As the water evaporated, these minerals formed, including components that had not been observed in any other extraterrestrial body samples until now. Their hypothesis is that these extraterrestrial minerals would have formed in a similar way to how it happens in some supersaline lakes on Earth or in the subsurface oceans of the dwarf moons of the Solar System, such as Enceladus (a moon of Saturn) and in dwarf planets like Ceres.

Bennu's brine differs from Earth's brines in its composition. The asteroid samples are rich in phosphorus, which is abundant in meteorites and relatively scarce on Earth. On the contrary, they have little boron, very common in Earth's hypersaline lakes but extremely rare in meteorites.

The discovery suggests that extraterrestrial brines provided a crucial environment for the development of organic compounds.

"Thanks to Bennu, we know that the raw elements for life combined in very complex and truly interesting ways in the parent body of this asteroid," explains Tim McCoy, curator of meteorites at the Smithsonian Museum and co-leader of this research. "We have found something we did not expect, and that is the best reward for any kind of exploration," he points out.

The potential presence of water, combined with nucleobases, raises the question about the potential for the process that creates the basic components of life, a question that, according to the researchers, requires further investigation. Because although the authors believe that these extraterrestrial brines are crucial for the development of organic components by containing an intriguing set of minerals and elements, it is not clear if the environment was suitable for converting those ingredients into highly complex organic structures.

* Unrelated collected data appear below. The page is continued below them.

What follows belongs to an exercise in optimizing a design on an open flow for small area; a production flow would make more cautious choices. RTL that was checked went through simulation tests only; none was proved equivalent to the original. Power and IR drop assume default switching activity.

==> flow/design.v (excerpt) <==
module nvj_fd (
    input  wire        clk,
    input  wire        rst,
    input  wire        cmd_valid,
    input  wire [7:0]  cmd_code,
    input  wire [16:0] cmd_arg,
    output wire        cmd_ready,
    output wire        tx_valid,
    output wire [7:0]  tx_data,
    input  wire        tx_ready,
    input  wire        smp_valid,
    input  wire        smp_present,
    input  wire [3:0]  smp_len,
    input  wire [79:0] smp_id,
    output wire        ev_valid,
    output wire        ev_kind,
    output wire [3:0]  ev_len,
    output wire [79:0] ev_id,
    output wire [3:0]  status
);
    wire f_busy, err_code, d_present, err_len;
    nvj_frm u_frm (
        .clk(clk), .rst(rst),
        .cmd_valid(cmd_valid), .cmd_code(cmd_code), .cmd_arg(cmd_arg),
        .cmd_ready(cmd_ready),
        .tx_valid(tx_valid), .tx_data(tx_data), .tx_ready(tx_ready),
        .busy(f_busy), .err_code(err_code)
    );
    nvj_tpd #(.ID_MAX_BYTES(10)) u_tpd (
        .clk(clk), .rst(rst),
        .smp_valid(smp_valid), .smp_present(smp_present),
        .smp_len(smp_len), .smp_id(smp_id),
        .ev_valid(ev_valid), .ev_kind(ev_kind), .ev_len(ev_len), .ev_id(ev_id),
        .present(d_present), .err_len(err_len)
    );
    assign status = {d_present, f_busy, err_len, err_code};
endmodule
Size: ~520 cells after synthesis, ~110 flip-flops.
Settings: LEC_CHECK=0, CAP_MARGIN=20, CORE_MARGIN=2, CORE_UTILIZATION=40, PLACE_DENSITY=0.6, SLEW_MARGIN=20; clock period 10.0 ns.
standard.sh (not shown) runs the stock make flow with config.mk's settings and CLKGATE_MAP_FILE= SYNTH_SCRIPT=/design/flow/synth_recipe.tcl, a recipe that flattens the netlist after the stock synthesis.
==> flow/flow/run.sh <==
#!/bin/bash
set -euo pipefail
bash standard.sh \
  "BUFFER_PORTS_ARGS=-buffer_cell sky130_fd_sc_hd__buf_1" \
  "CTS_ARGS=-repair_clock_nets -dont_use_dummy_load -buf_list {sky130_fd_sc_hd__clkbuf_8} -distance_between_buffers 500 -branching_point_buffers_distance 500" \
  finish > standard.log 2>&1
Change:
==> flow/flow/run.sh (replaced) <==
#!/bin/bash
set -euo pipefail
bash standard.sh \
  "BUFFER_PORTS_ARGS=-buffer_cell sky130_fd_sc_hd__buf_1" \
  "CTS_ARGS=-sink_clustering_enable -repair_clock_nets -dont_use_dummy_load -buf_list {sky130_fd_sc_hd__clkbuf_8} -sink_clustering_size 40 -sink_clustering_max_diameter 200 -sink_clustering_levels 1" \
  finish > standard.log 2>&1
Result: Design area does not change. First-iteration DRC count is unchanged. Power stays the same. Final cell count stays the same. Clock-buffer cell count is unchanged. Worst hold slack is unchanged. Sequential power barely changes.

"The article is magnificent and one of the most comprehensive and innovative studies that, in my opinion, have been published to date on asteroids of this type," summarizes planetary geologist Jesús Martínez-Frías, an expert in Meteorites, Planetary Geology, and Astrobiology at the Spanish National Research Council (CSIC) and a member of the Astrobiology Commission of the International Astronomical Union (IAU).

Minerals from the Smithsonian National Museum of Natural History collection also found on the asteroid BennuGreg Polley/Smithsonian

For this planetary geologist, "the identification of a set of salts related to geological processes linked to the presence of water, along with all the identified organic compounds, represents a very important qualitative leap in understanding the complexity of interactions in the primitive Solar System between brines and original materials."

"With all that has been detected, we are just one step away from that enigmatic transition between all the fundamental ingredients (basic building blocks) for life to emerge. And we already find them in space," says Martínez-Frías, who considers that "the relationships between planetary geology, prebiotic chemistry, and astrobiology are becoming increasingly close."